I wonder if anyone has tested this idea? I have not the stable of enlarging lenses to do so.

By the way, very interesting photographs in your very clean web site too....

Wade D
22-Mar-2010, 12:00
For 4x5 negs I use a 210mm Schneider lens on my 45MCRX. I can't get as big of an enlargement on the baseboard but have not seen light falloff at the corners. With a 150mm lens there is slight falloff. Condenser at 4x5 setting.

Tom Monego
22-Mar-2010, 12:05
Definitely get a Nega-Flat carrier. They do rust so don't buy sight unseen. What lens are you using?

Tom

k_redder
28-Mar-2010, 15:53
I finally got Humpty-Dumpty back together again, so I thought I'd share some pics of what I ended up doing. First pic shows all that's left of the upper stage of the MXT after modifications. Second is the light itself (shown without opal glass diffuser in place) that I put together by building a housing around a 5x7 lamp that I got on ebay some time ago and using the guts of a Zone VI cold light that also came from ebay (cheap, cuz it's bulb had broken). The only thing I added was the switch so I could turn the heat on and off without having to unplug it (the switch is illuminated also, so I know when heat is on). Next is the whole assembly in place on the enlarger. Last pic is what things look like when projected onto the board. The negative carrier is machined out so the opening is a little over a full 4x5 inches and modified to carry larger glass than a standard carrier. It definitely wasn't easy, but I'm glad I did it. I always wanted to be able to print the full negative on occasion, so now I can. Even when I don't, the coverage and evenness of the bigger light should be a vast improvement over the circular Zone VI unit that this replaces.

Larry McNeil
28-Mar-2010, 16:31
What do you mean by full frame? Being able to see the rebate edge of the film? Do you mean like the days of old when people used to simply file their negative carriers so it has a slightly larger opening so that the rebate edge of the film is printed too?

There are a few negative carriers that use anti-newton glass so that entire negatives can be printed, not just part of the rebate edge, but the entire negative, including the frames with film numbers, name of film, etc. These glass carriers also work with odd sized film for when you don't have a negative carrier to fit that specific size.

Omega made a really cool version that had interleaving cropping blades in addition to holding the film flat. It eliminated the soft edges that sometimes faded to white and you ended up with crisp sharp edges all around.

I hope this helps.

Larry

ic-racer
28-Mar-2010, 17:27
I finally got Humpty-Dumpty back together again,

Looks like nice work you have done!

That is certainly more working room around the negative than an 8x10 negative in a Durst 10x10 carrier.

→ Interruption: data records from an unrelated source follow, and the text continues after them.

$ cat config.mk
export PLATFORM = sky130hd
export DESIGN_NAME = dht11_sampler
export DESIGN_NICKNAME = d
export VERILOG_FILES = /design/src/rtl/dht11_sampler.sv
export SDC_FILE = /design/constraint.sdc
export NUM_CORES = 1
export LEC_CHECK = 0
export ABC_CLOCK_PERIOD_IN_PS = 6000
export CORE_ASPECT_RATIO = 0.5
export CORE_UTILIZATION = 60
export CTS_CLUSTER_DIAMETER = 30
export DETAILED_ROUTE_END_ITERATION = 10
export GPL_TIMING_DRIVEN = 0
export HOLD_SLACK_MARGIN = 0.12
export MAX_ROUTING_LAYER = met4
export PLACE_DENSITY = 0.86
export SLEW_MARGIN = 20
export SYNTH_ARGS = -nofsm -noshare
export SYNTH_HDL_FRONTEND = slang
export SYNTH_SLANG_ARGS = --single-unit
$ cat constraint.sdc
create_clock -name clk -period 6 [get_ports clk]
set_input_delay 1.2 -clock clk [delete_from_list [all_inputs] [get_ports clk]]
set_output_delay 1.2 -clock clk [all_outputs]
set_load 0.05 [all_outputs]
$ cat src/rtl/dht11_sampler.sv
// -----------------------------------------------------------------------------
// dht11_sampler
//   Schedules reads from a DHT11 controller. It starts a read periodically, or
//   at once on request. Each read has a timeout. After a failure it waits a
//   holdoff and retries, and it gives up after MAX_RETRY consecutive failures.
//   It keeps the last good humidity and temperature bytes, and optionally
//   their BCD forms.
//
//   Optional feature: define DHT11_SAMPLER_BCD_EN to get registered BCD outputs.
//   Without it, o_rh_bcd and o_t_bcd are tied to 0.
//
// Ports
//   clk, rst       system clock, synchronous active-high reset
//   i_enable       level, enables periodic sampling
//   i_force        pulse, request an immediate read (honoured only in IDLE)
//   i_done/i_valid done pulse and checksum-ok flag from the controller
//   i_rh, i_t      humidity / temperature integer bytes from the controller
//   o_start        one-cycle start pulse to the controller
//   o_ctrl_rst     one-cycle pulse resetting a hung controller (on timeout)
//   o_rh, o_t      last good humidity / temperature
//   o_rh_bcd/o_t_bcd BCD of o_rh / o_t (0 unless BCD enabled)
//   o_update       one-cycle pulse when a good reading is latched
//   o_fail         level, retries exhausted
//   o_err_cnt      saturating count of failed transactions
//   o_busy         high whenever the FSM is not in IDLE
// -----------------------------------------------------------------------------
module dht11_sampler #(
   parameter int CLK_HZ     = 100_000_000,
   parameter int PERIOD_MS  = 2000,
   parameter int TIMEOUT_MS = 40,
   parameter int RETRY_MS   = 1000,
   parameter int MAX_RETRY  = 3
) (
   input  logic       clk,
   input  logic       rst,
   input  logic       i_enable,
   input  logic       i_force,
   input  logic       i_done,
   input  logic       i_valid,
   input  logic [7:0] i_rh,
   input  logic [7:0] i_t,
   output logic       o_start,
   output logic       o_ctrl_rst,
   output logic [7:0] o_rh,
   output logic [7:0] o_t,
   output logic [7:0] o_rh_bcd,
   output logic [7:0] o_t_bcd,
   output logic       o_update,
   output logic       o_fail,
   output logic [7:0] o_err_cnt,
   output logic       o_busy
);

   localparam int DIV   = CLK_HZ / 1000;
   localparam int MS_W  = (DIV > 1) ? $clog2(DIV) : 1;
   localparam int CNT_W = 16;

   localparam logic [MS_W-1:0]  MS_LAST      = MS_W'(DIV - 1);
   localparam logic [CNT_W-1:0] PERIOD_LAST  = CNT_W'(PERIOD_MS - 1);
   localparam logic [CNT_W-1:0] TIMEOUT_LAST = CNT_W'(TIMEOUT_MS - 1);
   localparam logic [CNT_W-1:0] RETRY_LAST   = CNT_W'(RETRY_MS - 1);
   localparam logic [7:0]       RETRY_MAX    = 8'(MAX_RETRY);

   typedef enum logic [1:0] {IDLE, TRIG, WAIT, HOLDOFF} state_t;

   state_t           state_q, state_d;
   logic [MS_W-1:0]  ms_cnt_q, ms_cnt_d;
   logic [CNT_W-1:0] period_cnt_q, period_cnt_d;
   logic [CNT_W-1:0] to_cnt_q, to_cnt_d;
   logic [CNT_W-1:0] hold_cnt_q, hold_cnt_d;
   logic [7:0]       retry_q, retry_d;
   logic             start_q, start_d;
   logic             ctrl_rst_q, ctrl_rst_d;
   logic [7:0]       rh_q, rh_d;
   logic [7:0]       t_q, t_d;
   logic             update_q, update_d;
   logic             fail_q, fail_d;
   logic [7:0]       err_cnt_q, err_cnt_d;

   logic tick;
   logic good;
   logic failure;

   // Free-running ms prescaler; the tick is the last count of each ms.
   assign tick     = (ms_cnt_q == MS_LAST);
   assign ms_cnt_d = tick ? '0 : ms_cnt_q + 1'b1;

   always_comb begin
      state_d      = state_q;
      period_cnt_d = period_cnt_q;
      to_cnt_d     = to_cnt_q;
      hold_cnt_d   = hold_cnt_q;
      retry_d      = retry_q;
      start_d      = 1'b0;
      ctrl_rst_d   = 1'b0;
      rh_d         = rh_q;
      t_d          = t_q;
      update_d     = 1'b0;
      fail_d       = fail_q;
      err_cnt_d    = err_cnt_q;
      good         = 1'b0;
      failure      = 1'b0;

      case (state_q)
         IDLE: begin
            if (!i_enable)
               period_cnt_d = '0;
            else if (tick)
               period_cnt_d = period_cnt_q + 1'b1;
            if (i_force || (i_enable && tick && period_cnt_q == PERIOD_LAST)) begin
               state_d      = TRIG;
               period_cnt_d = '0;
               start_d      = 1'b1;
            end
         end
         TRIG: begin
            to_cnt_d = '0;
            state_d  = WAIT;
         end
         WAIT: begin
            if (tick)
               to_cnt_d = to_cnt_q + 1'b1;
            // A done pulse wins over a timeout landing in the same cycle.
            if (i_done) begin
               if (i_valid)
                  good = 1'b1;
               else
                  failure = 1'b1;
            end else if (tick && to_cnt_q == TIMEOUT_LAST) begin
               failure    = 1'b1;
               ctrl_rst_d = 1'b1;
            end
         end
         HOLDOFF: begin
            if (tick) begin
               hold_cnt_d = hold_cnt_q + 1'b1;
               if (hold_cnt_q == RETRY_LAST) begin
                  hold_cnt_d = '0;
                  state_d    = TRIG;
                  start_d    = 1'b1;
               end
            end
         end
         default: state_d = IDLE;
      endcase

      if (good) begin
         rh_d         = i_rh;
         t_d          = i_t;
         update_d     = 1'b1;
         retry_d      = '0;
         fail_d       = 1'b0;
         state_d      = IDLE;
         period_cnt_d = '0;
      end

      if (failure) begin
         err_cnt_d = (err_cnt_q == 8'hFF) ? err_cnt_q : err_cnt_q + 8'd1;
         if (retry_q + 8'd1 == RETRY_MAX) begin
            fail_d       = 1'b1;
            retry_d      = '0;
            state_d      = IDLE;
            period_cnt_d = '0;
         end else begin
            retry_d    = retry_q + 8'd1;
            hold_cnt_d = '0;
            state_d    = HOLDOFF;
         end
      end
   end

   always_ff @(posedge clk) begin
      if (rst) begin
         state_q      <= IDLE;
         ms_cnt_q     <= '0;
         period_cnt_q <= '0;
         to_cnt_q     <= '0;
         hold_cnt_q   <= '0;
         retry_q      <= '0;
         start_q      <= 1'b0;
         ctrl_rst_q   <= 1'b0;
         rh_q         <= '0;
         t_q          <= '0;
         update_q     <= 1'b0;
         fail_q       <= 1'b0;
         err_cnt_q    <= '0;
      end else begin
         state_q      <= state_d;
         ms_cnt_q     <= ms_cnt_d;
         period_cnt_q <= period_cnt_d;
         to_cnt_q     <= to_cnt_d;
         hold_cnt_q   <= hold_cnt_d;
         retry_q      <= retry_d;
         start_q      <= start_d;
         ctrl_rst_q   <= ctrl_rst_d;
         rh_q         <= rh_d;
         t_q          <= t_d;
         update_q     <= update_d;
         fail_q       <= fail_d;
         err_cnt_q    <= err_cnt_d;
      end
   end

`ifdef DHT11_SAMPLER_BCD_EN
   // Two-digit BCD. Values above 99 clamp to 99.
   function automatic logic [7:0] to_bcd(input logic [7:0] v);
      logic [3:0] tens;
      logic [3:0] units;
      if (v > 8'd99)
         return 8'h99;
      tens  = 4'(v / 8'd10);
      units = 4'(v % 8'd10);
      return {tens, units};
   endfunction

   logic [7:0] rh_bcd_q, rh_bcd_d;
   logic [7:0] t_bcd_q, t_bcd_d;

   always_comb begin
      rh_bcd_d = rh_bcd_q;
      t_bcd_d  = t_bcd_q;
      if (good) begin
         rh_bcd_d = to_bcd(i_rh);
         t_bcd_d  = to_bcd(i_t);
      end
   end

   always_ff @(posedge clk) begin
      if (rst) begin
         rh_bcd_q <= '0;
         t_bcd_q  <= '0;
      end else begin
         rh_bcd_q <= rh_bcd_d;
         t_bcd_q  <= t_bcd_d;
      end
   end

   assign o_rh_bcd = rh_bcd_q;
   assign o_t_bcd  = t_bcd_q;
`else
   assign o_rh_bcd = 8'h00;
   assign o_t_bcd  = 8'h00;
`endif

   assign o_start    = start_q;
   assign o_ctrl_rst = ctrl_rst_q;
   assign o_rh       = rh_q;
   assign o_t        = t_q;
   assign o_update   = update_q;
   assign o_fail     = fail_q;
   assign o_err_cnt  = err_cnt_q;
   assign o_busy     = (state_q != IDLE);

endmodule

How is your evenness of illumination?

k_redder
28-Mar-2010, 19:19
Looks like nice work you have done!

That is certainly more working room around the negative than an 8x10 negative in a Durst 10x10 carrier.

How is your evenness of illumination?

Next time I get in to do some printing, I'll run an official test. At first glance, it seems like this assembly is a significant improvement. The Zone VI unit that this replaces had enough falloff towards the edge that you could see it just by looking at an empty carrier projected onto the baseboard. No signs of anything like that with this so far. Coverage will definitely not be an issue, but if the test shows any signs of the bulb itself I have enough room to add spacers to the plate that carries the bulb (and everything else) which will move the bulb a little farther away from the diffuser, which should help.